As the Devadasi woman who is trapped in a world that deifies her but refuses to let her out into the world Sai Pallavi shines, getting the mix of innocence and fear but without seeming like a damsel in distress. Sai Pallavi, just Sai Pallavis. Nani and her are great as the star crossed lovers out to fight against society, religion and God.

There's also some superb dance sequences but at this point there are really no more words to praise about her dancing abilities and the way she expresses with her eyes and the rest of her body. Cinematographer Sanu John and Rahul Sankrityan weave magic with the images they create in Bengal be it in the temple or on the boats or the streets of Calcutta and along with the editor Naveen Nooli they do lovely transitions. 

She gives Shyam his cause too – that of Devadasi women's liberation. It's terrible that even in works about fictional reformers men are saving women but given the time and atmosphere this film is set in it's not unforgivable and the film did enough to convince me that with age Shyam Singha Roy would have realized the falsity or the hypocrisy in him holding the pen and writing on behalf of Devadasi women or him speaking into a mic about their plight. It's not that he isn't flawed or isn't too righteous but it's that he seems to be able to learn and listen to Rosie but obviously the forces of fate and screenplay have other ideas for him.

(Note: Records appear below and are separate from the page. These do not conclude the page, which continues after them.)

What follows belongs to an exercise in optimizing a design on an open flow for small area; a production flow would make more cautious choices.
Function was checked by simulation only, so behaviour that the tests miss may differ from the original.
Power is estimated from default activity; no workload was simulated.

--- flow/run.sh ---
#!/bin/bash
# Own layout flow: the standard flow, with a synthesis script that maps
# the counter bit pairs by hand (cells.v) and the rest with an area-only abc
# script, smaller port buffers. Each tool's output goes to its own log here.
set -uo pipefail
F=$PWD/flow
export MY_ABC_SCRIPT=$F/abc.script
export MY_CELLS_V=$F/cells.v
bash standard.sh SYNTH_SCRIPT=$F/my_synth.tcl "SYNTH_BLACKBOXES=abacus_cpair abacus_cla_t abacus_cla_n abacus_cla_0 abacus_ctl abacus_rd_t abacus_rd_t0 abacus_rd_n abacus_rd_n0" \
  "BUFFER_PORTS_ARGS=-buffer_cell sky130_fd_sc_hd__buf_1" \
  "CTS_ARGS=-sink_clustering_enable -repair_clock_nets -dont_use_dummy_load -buf_list sky130_fd_sc_hd__clkbuf_8 -sink_clustering_size 16 -sink_clustering_max_diameter 60" \
  finish > flow_make.log 2>&1
st=$?
exit $st
--- flow/abc.script ---
&get -n
&st
&dch
&nf -a -R 1000
&put
--- flow/cells.v ---
// Cell-level implementation of abacus_cpair (see rtl/abacus_counter.sv),
// swapped in by my_synth.tcl for the blackboxed RTL module.
module abacus_cpair (c_i, q_e, n_o, we_i, nwe_i, nw_e, w_o, d_e, dn_o, c_o);
  input c_i, q_e, n_o, we_i, nwe_i, nw_e, w_o;
  output d_e, dn_o, c_o;
  wire nc_o, xs_e, s_o;
  sky130_fd_sc_hd__nand2_1 u_nc (.A(c_i), .B(q_e), .Y(nc_o));
  sky130_fd_sc_hd__o21ai_1 u_xs (.A1(q_e), .A2(c_i), .B1(nc_o), .Y(xs_e));
  sky130_fd_sc_hd__o22ai_1 u_de (.A1(nwe_i), .A2(nw_e), .B1(we_i), .B2(xs_e), .Y(d_e));
  sky130_fd_sc_hd__nor2_1  u_co (.A(nc_o), .B(n_o), .Y(c_o));
  sky130_fd_sc_hd__a21oi_1 u_so (.A1(n_o), .A2(nc_o), .B1(c_o), .Y(s_o));
  sky130_fd_sc_hd__o22ai_1 u_do (.A1(nwe_i), .A2(w_o), .B1(we_i), .B2(s_o), .Y(dn_o));
endmodule

// Cell-level implementations of the carry lookahead modules.
module abacus_cla_t (p_i, bump_i, q_e, n_o, c_o, np_o);
  input p_i, bump_i;
  input [3:0] q_e, n_o;
  output c_o, np_o;
  wire ne, ao;
  sky130_fd_sc_hd__nand4_1  u_ne (.A(q_e[0]), .B(q_e[1]), .C(q_e[2]), .D(q_e[3]), .Y(ne));
  sky130_fd_sc_hd__nor4_1   u_ao (.A(n_o[0]), .B(n_o[1]), .C(n_o[2]), .D(n_o[3]), .Y(ao));
  sky130_fd_sc_hd__nand3b_1 u_np (.A_N(ne), .B(p_i), .C(ao), .Y(np_o));
  sky130_fd_sc_hd__and2_1   u_co (.A(bump_i), .B(p_i), .X(c_o));
endmodule

module abacus_cla_n (np_i, nbump_i, q_e, n_o, c_o, p_o);
  input np_i, nbump_i;
  input [3:0] q_e, n_o;
  output c_o, p_o;
  wire ne, ao;
  sky130_fd_sc_hd__nand4_1  u_ne (.A(q_e[0]), .B(q_e[1]), .C(q_e[2]), .D(q_e[3]), .Y(ne));
  sky130_fd_sc_hd__nor4_1   u_ao (.A(n_o[0]), .B(n_o[1]), .C(n_o[2]), .D(n_o[3]), .Y(ao));
  sky130_fd_sc_hd__nor3b_1  u_po (.A(np_i), .B(ne), .C_N(ao), .Y(p_o));
  sky130_fd_sc_hd__nor2_1   u_co (.A(nbump_i), .B(np_i), .Y(c_o));
endmodule

module abacus_cla_0 (q_e, n_o, p_o);
  input [3:0] q_e, n_o;
  output p_o;
  wire ne, ao;
  sky130_fd_sc_hd__nand4_1  u_ne (.A(q_e[0]), .B(q_e[1]), .C(q_e[2]), .D(q_e[3]), .Y(ne));
  sky130_fd_sc_hd__nor4_1   u_ao (.A(n_o[0]), .B(n_o[1]), .C(n_o[2]), .D(n_o[3]), .Y(ao));
  sky130_fd_sc_hd__nor2b_1  u_po (.A(ne), .B_N(ao), .Y(p_o));
endmodule

// Cell-level implementation of abacus_ctl.
module abacus_ctl (en_i, ev_i, rqw_i, clrsel_i, clr_i, idx0_i, nidx0_i, lit_i, sel_i, bump_o, nbump_o, we_o, nwe_o);
  input en_i, ev_i, rqw_i, clrsel_i, clr_i, idx0_i, nidx0_i;
  input [3:0] lit_i, sel_i;
  output bump_o, nbump_o;
  output [7:0] we_o, nwe_o;
  wire ks, nwk, wl, wh, nwr;
  sky130_fd_sc_hd__and4_1  u_ks  (.A(lit_i[0]), .B(lit_i[1]), .C(lit_i[2]), .D(lit_i[3]), .X(ks));
  sky130_fd_sc_hd__nand2_1 u_nwk (.A(rqw_i), .B(ks), .Y(nwk));
  sky130_fd_sc_hd__nor2_1  u_wl  (.A(nwk), .B(idx0_i), .Y(wl));
  sky130_fd_sc_hd__nor2_1  u_wh  (.A(nwk), .B(nidx0_i), .Y(wh));
  sky130_fd_sc_hd__a21o_1  u_we0 (.A1(wl), .A2(sel_i[0]), .B1(clr_i), .X(we_o[0]));
  sky130_fd_sc_hd__a21o_1  u_we1 (.A1(wl), .A2(sel_i[1]), .B1(clr_i), .X(we_o[1]));
  sky130_fd_sc_hd__a21o_1  u_we2 (.A1(wl), .A2(sel_i[2]), .B1(clr_i), .X(we_o[2]));
  sky130_fd_sc_hd__a21o_1  u_we3 (.A1(wl), .A2(sel_i[3]), .B1(clr_i), .X(we_o[3]));
  sky130_fd_sc_hd__a21o_1  u_we4 (.A1(wh), .A2(sel_i[0]), .B1(clr_i), .X(we_o[4]));
  sky130_fd_sc_hd__a21o_1  u_we5 (.A1(wh), .A2(sel_i[1]), .B1(clr_i), .X(we_o[5]));
  sky130_fd_sc_hd__a21o_1  u_we6 (.A1(wh), .A2(sel_i[2]), .B1(clr_i), .X(we_o[6]));
  sky130_fd_sc_hd__a21o_1  u_we7 (.A1(wh), .A2(sel_i[3]), .B1(clr_i), .X(we_o[7]));
  sky130_fd_sc_hd__a21oi_1 u_nw0 (.A1(wl), .A2(sel_i[0]), .B1(clr_i), .Y(nwe_o[0]));
  sky130_fd_sc_hd__a21oi_1 u_nw1 (.A1(wl), .A2(sel_i[1]), .B1(clr_i), .Y(nwe_o[1]));
  sky130_fd_sc_hd__a21oi_1 u_nw2 (.A1(wl), .A2(sel_i[2]), .B1(clr_i), .Y(nwe_o[2]));
  sky130_fd_sc_hd__a21oi_1 u_nw3 (.A1(wl), .A2(sel_i[3]), .B1(clr_i), .Y(nwe_o[3]));
  sky130_fd_sc_hd__a21oi_1 u_nw4 (.A1(wh), .A2(sel_i[0]), .B1(clr_i), .Y(nwe_o[4]));
  sky130_fd_sc_hd__a21oi_1 u_nw5 (.A1(wh), .A2(sel_i[1]), .B1(clr_i), .Y(nwe_o[5]));
  sky130_fd_sc_hd__a21oi_1 u_nw6 (.A1(wh), .A2(sel_i[2]), .B1(clr_i), .Y(nwe_o[6]));
  sky130_fd_sc_hd__a21oi_1 u_nw7 (.A1(wh), .A2(sel_i[3]), .B1(clr_i), .Y(nwe_o[7]));
  sky130_fd_sc_hd__o21ai_1 u_nwr (.A1(ks), .A2(clrsel_i), .B1(rqw_i), .Y(nwr));
  sky130_fd_sc_hd__and3_1  u_bp  (.A(en_i), .B(ev_i), .C(nwr), .X(bump_o));
  sky130_fd_sc_hd__nand3_1 u_nbp (.A(en_i), .B(ev_i), .C(nwr), .Y(nbump_o));
endmodule

// Cell-level implementations of the read-path slices (rtl/abacus_wb_counters.sv).
module abacus_rd_t (lo_i, hi_i, ksl_i, ks_i, shi_i, ssh_i, hold_i, misc_i, sh_i, dat_i, dat_d, hi_o);
  input [6:0] lo_i, hi_i, ksl_i, ks_i;
  input shi_i, ssh_i, hold_i, misc_i, sh_i, dat_i;
  output dat_d, hi_o;
  wire na, nb, nc, nd, ha, hb, hc;
  sky130_fd_sc_hd__a222oi_1 u_ha (.A1(ks_i[0]), .A2(hi_i[0]), .B1(ks_i[1]), .B2(hi_i[1]), .C1(ks_i[2]), .C2(hi_i[2]), .Y(ha));
  sky130_fd_sc_hd__a222oi_1 u_hb (.A1(ks_i[3]), .A2(hi_i[3]), .B1(ks_i[4]), .B2(hi_i[4]), .C1(ks_i[5]), .C2(hi_i[5]), .Y(hb));
  sky130_fd_sc_hd__nand2_1  u_hc (.A(ks_i[6]), .B(hi_i[6]), .Y(hc));
  sky130_fd_sc_hd__nand3_1  u_hs (.A(ha), .B(hb), .C(hc), .Y(hi_o));
  sky130_fd_sc_hd__a222oi_1 u_na (.A1(ksl_i[0]), .A2(lo_i[0]), .B1(ksl_i[1]), .B2(lo_i[1]), .C1(ksl_i[2]), .C2(lo_i[2]), .Y(na));
  sky130_fd_sc_hd__a222oi_1 u_nb (.A1(ksl_i[3]), .A2(lo_i[3]), .B1(ksl_i[4]), .B2(lo_i[4]), .C1(ksl_i[5]), .C2(lo_i[5]), .Y(nb));
  sky130_fd_sc_hd__a222oi_1 u_nc (.A1(ksl_i[6]), .A2(lo_i[6]), .B1(shi_i), .B2(hi_o), .C1(ssh_i), .C2(sh_i), .Y(nc));
  sky130_fd_sc_hd__a21oi_1  u_nd (.A1(hold_i), .A2(dat_i), .B1(misc_i), .Y(nd));
  sky130_fd_sc_hd__nand4_1  u_dd (.A(na), .B(nb), .C(nc), .D(nd), .Y(dat_d));
endmodule

module abacus_rd_t0 (lo_i, hi_i, ksl_i, ks_i, shi_i, ssh_i, hold_i, sh_i, dat_i, dat_d, hi_o);
  input [6:0] lo_i, hi_i, ksl_i, ks_i;
  input shi_i, ssh_i, hold_i, sh_i, dat_i;
  output dat_d, hi_o;
  wire na, nb, nc, nd, ha, hb, hc;
  sky130_fd_sc_hd__a222oi_1 u_ha (.A1(ks_i[0]), .A2(hi_i[0]), .B1(ks_i[1]), .B2(hi_i[1]), .C1(ks_i[2]), .C2(hi_i[2]), .Y(ha));
  sky130_fd_sc_hd__a222oi_1 u_hb (.A1(ks_i[3]), .A2(hi_i[3]), .B1(ks_i[4]), .B2(hi_i[4]), .C1(ks_i[5]), .C2(hi_i[5]), .Y(hb));
  sky130_fd_sc_hd__nand2_1  u_hc (.A(ks_i[6]), .B(hi_i[6]), .Y(hc));
  sky130_fd_sc_hd__nand3_1  u_hs (.A(ha), .B(hb), .C(hc), .Y(hi_o));
  sky130_fd_sc_hd__a222oi_1 u_na (.A1(ksl_i[0]), .A2(lo_i[0]), .B1(ksl_i[1]), .B2(lo_i[1]), .C1(ksl_i[2]), .C2(lo_i[2]), .Y(na));
  sky130_fd_sc_hd__a222oi_1 u_nb (.A1(ksl_i[3]), .A2(lo_i[3]), .B1(ksl_i[4]), .B2(lo_i[4]), .C1(ksl_i[5]), .C2(lo_i[5]), .Y(nb));
  sky130_fd_sc_hd__a222oi_1 u_nc (.A1(ksl_i[6]), .A2(lo_i[6]), .B1(shi_i), .B2(hi_o), .C1(ssh_i), .C2(sh_i), .Y(nc));
  sky130_fd_sc_hd__nand2_1  u_nd (.A(hold_i), .B(dat_i), .Y(nd));
  sky130_fd_sc_hd__nand4_1  u_dd (.A(na), .B(nb), .C(nc), .D(nd), .Y(dat_d));
endmodule

module abacus_rd_n (nlo_i, nhi_i, nksl_i, nks_i, shi_i, ssh_i, hold_i, nmisc_i, sh_i, dat_i, dat_d, hi_o);
  input [6:0] nlo_i, nhi_i, nksl_i, nks_i;
  input shi_i, ssh_i, hold_i, nmisc_i, sh_i, dat_i;
  output dat_d, hi_o;
  wire p01, p23, p45, p6, h01, h23, h45, h6, r, q;
  sky130_fd_sc_hd__o22ai_1 u_h01 (.A1(nks_i[0]), .A2(nhi_i[0]), .B1(nks_i[1]), .B2(nhi_i[1]), .Y(h01));
  sky130_fd_sc_hd__o22ai_1 u_h23 (.A1(nks_i[2]), .A2(nhi_i[2]), .B1(nks_i[3]), .B2(nhi_i[3]), .Y(h23));
  sky130_fd_sc_hd__o22ai_1 u_h45 (.A1(nks_i[4]), .A2(nhi_i[4]), .B1(nks_i[5]), .B2(nhi_i[5]), .Y(h45));
  sky130_fd_sc_hd__nor2_1  u_h6  (.A(nks_i[6]), .B(nhi_i[6]), .Y(h6));
  sky130_fd_sc_hd__or4_1   u_hs  (.A(h01), .B(h23), .C(h45), .D(h6), .X(hi_o));
  sky130_fd_sc_hd__o22ai_1 u_p01 (.A1(nksl_i[0]), .A2(nlo_i[0]), .B1(nksl_i[1]), .B2(nlo_i[1]), .Y(p01));
  sky130_fd_sc_hd__o22ai_1 u_p23 (.A1(nksl_i[2]), .A2(nlo_i[2]), .B1(nksl_i[3]), .B2(nlo_i[3]), .Y(p23));
  sky130_fd_sc_hd__o22ai_1 u_p45 (.A1(nksl_i[4]), .A2(nlo_i[4]), .B1(nksl_i[5]), .B2(nlo_i[5]), .Y(p45));
  sky130_fd_sc_hd__nor2_1  u_p6  (.A(nksl_i[6]), .B(nlo_i[6]), .Y(p6));
  sky130_fd_sc_hd__nor4_1  u_r   (.A(p01), .B(p23), .C(p45), .D(p6), .Y(r));
  sky130_fd_sc_hd__a222oi_1 u_q  (.A1(shi_i), .A2(hi_o), .B1(ssh_i), .B2(sh_i), .C1(hold_i), .C2(dat_i), .Y(q));
  sky130_fd_sc_hd__nand3_1 u_dd  (.A(r), .B(q), .C(nmisc_i), .Y(dat_d));
endmodule

module abacus_rd_n0 (nlo_i, nhi_i, nksl_i, nks_i, shi_i, ssh_i, hold_i, sh_i, dat_i, dat_d, hi_o);
  input [6:0] nlo_i, nhi_i, nksl_i, nks_i;
  input shi_i, ssh_i, hold_i, sh_i, dat_i;
  output dat_d, hi_o;
  wire p01, p23, p45, p6, h01, h23, h45, h6, r, q;
  sky130_fd_sc_hd__o22ai_1 u_h01 (.A1(nks_i[0]), .A2(nhi_i[0]), .B1(nks_i[1]), .B2(nhi_i[1]), .Y(h01));
  sky130_fd_sc_hd__o22ai_1 u_h23 (.A1(nks_i[2]), .A2(nhi_i[2]), .B1(nks_i[3]), .B2(nhi_i[3]), .Y(h23));
  sky130_fd_sc_hd__o22ai_1 u_h45 (.A1(nks_i[4]), .A2(nhi_i[4]), .B1(nks_i[5]), .B2(nhi_i[5]), .Y(h45));
  sky130_fd_sc_hd__nor2_1  u_h6  (.A(nks_i[6]), .B(nhi_i[6]), .Y(h6));
  sky130_fd_sc_hd__or4_1   u_hs  (.A(h01), .B(h23), .C(h45), .D(h6), .X(hi_o));
  sky130_fd_sc_hd__o22ai_1 u_p01 (.A1(nksl_i[0]), .A2(nlo_i[0]), .B1(nksl_i[1]), .B2(nlo_i[1]), .Y(p01));
  sky130_fd_sc_hd__o22ai_1 u_p23 (.A1(nksl_i[2]), .A2(nlo_i[2]), .B1(nksl_i[3]), .B2(nlo_i[3]), .Y(p23));
  sky130_fd_sc_hd__o22ai_1 u_p45 (.A1(nksl_i[4]), .A2(nlo_i[4]), .B1(nksl_i[5]), .B2(nlo_i[5]), .Y(p45));
  sky130_fd_sc_hd__nor2_1  u_p6  (.A(nksl_i[6]), .B(nlo_i[6]), .Y(p6));
  sky130_fd_sc_hd__nor4_1  u_r   (.A(p01), .B(p23), .C(p45), .D(p6), .Y(r));
  sky130_fd_sc_hd__a222oi_1 u_q  (.A1(shi_i), .A2(hi_o), .B1(ssh_i), .B2(sh_i), .C1(hold_i), .C2(dat_i), .Y(q));
  sky130_fd_sc_hd__nand2_1 u_dd  (.A(r), .B(q), .Y(dat_d));
endmodule
--- flow/my_synth.tcl ---
# The standard flow's synthesis (synth_recipe.tcl), with two changes: abc runs an
# area-only mapping script, and the modules named in SYNTH_BLACKBOXES are
# replaced by the cell-level versions in cells.v before flattening.
proc synth {args} { yosys synth -nofsm -noshare {*}$args }
proc abc {args} {
  set i [lsearch -exact $args -script]
  if { $i >= 0 } { lset args [expr { $i + 1 }] $::env(MY_ABC_SCRIPT) }
  yosys abc {*}$args
}
source $::env(SCRIPTS_DIR)/synth.tcl
foreach m $::env(SYNTH_BLACKBOXES) { delete $m }
read_verilog $::env(MY_CELLS_V)
hierarchy -check -top $::env(DESIGN_NAME)
tee -o $::env(REPORTS_DIR)/synth_stat_cells.txt stat {*}$lib_args
# left out here: clear keep_hierarchy, flatten, clean up, hide names made inside functions
tee -o $::env(REPORTS_DIR)/synth_stat_flat.txt stat {*}$lib_args
# left out here: write 1_2_yosys.v
--- standard.sh ---
#!/bin/bash
# synth_recipe.tcl (not shown) runs the flow's synth.tcl, then flattens the netlist and writes it again
# the make line also repeats each setting of config.mk as NAME=value (left out here)
make -C /OpenROAD-flow-scripts/flow DESIGN_CONFIG=/design/flow/config.mk WORK_HOME=/design/flow/orfs CLKGATE_MAP_FILE= SYNTH_SCRIPT=/design/flow/synth_recipe.tcl "${@:-finish}"
--- config.mk ---
export PLATFORM = sky130hd
export DESIGN_NAME = abacus_wb_counters
export DESIGN_NICKNAME = abacus_wb_counters
export VERILOG_FILES = /design/flow/design.v
export SDC_FILE = /design/flow/constraint.sdc
export NUM_CORES = 4
export LEC_CHECK = 0
export ABC_AREA = 1
export CAP_MARGIN = 20
export CORE_MARGIN = 2
export CORE_UTILIZATION = 60
export PLACE_DENSITY = 0.75
export SETUP_SLACK_MARGIN = 0.2
export SLEW_MARGIN = 20
--- constraint.sdc ---
create_clock -name core_clock -period 4.5 [get_ports {clk}]
set_input_delay 0.9000 -clock core_clock [delete_from_list [all_inputs] [get_ports {clk}]]
set_output_delay 0.9000 -clock core_clock [all_outputs]
set_load 0.01 [all_outputs]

The last song of the legendary late 'Sirivennela' Seetha Ramasastry coincidentally 'Sirivennela' makes you wish that there was more of Sirivennela Seetha Ramasastry's lyrics set to Sai Pallavi on screen because I didn't know they could be such a potent cinematic force and it's a pity that there can never be more of that.

Like any film set in a different state, Rahul Sankrityan struggles to get the balance of language right – there is a heavy dose of Bengali and the justifications given by Shyam and Rosie as to why they speak in Telugu seem half baked. Here too they can learn from the Rajamouli school where his logic seems to be 'they speak in Telugu because that makes my job easier' and move on. It works for him and I'm sure it would have worked here.

My favorite writer's touch in Shyam's life is the hint of a correspondence between Telugu leftist poet Sri Sri and Shyam Singha Roy and on the other hand Vasudev Ghanta's favorite film is Aakali Rajyam where the protagonist loves and quotes Sri Sri.

But sadly, like the proverbial good things the story of Shyam Singha Roy comes to an end and the film veers off into the story of Vasudev Ghanta and it becomes boring again. The film thinks it has a neat trick up its sleeve. If the first hour and Act had been set up better emotionally the pay off might have worked. But in the end the badly written courtroom drama portions and the final image which is supposed to be moving akin to Titanic's iconic last few seconds ends up looking comical.

The film Shyam Singha Roy gets a lot right about Shyam Singha Roy the character and his story. But all that feels undone because of how blandly and weakly the present day portions are written. Maybe like the film's title if it had focused on only its titular character the film could have been an epic like Magadheera or Rang De Basanti but now it exists a little bit here and there but nowhere really as epic as it should be.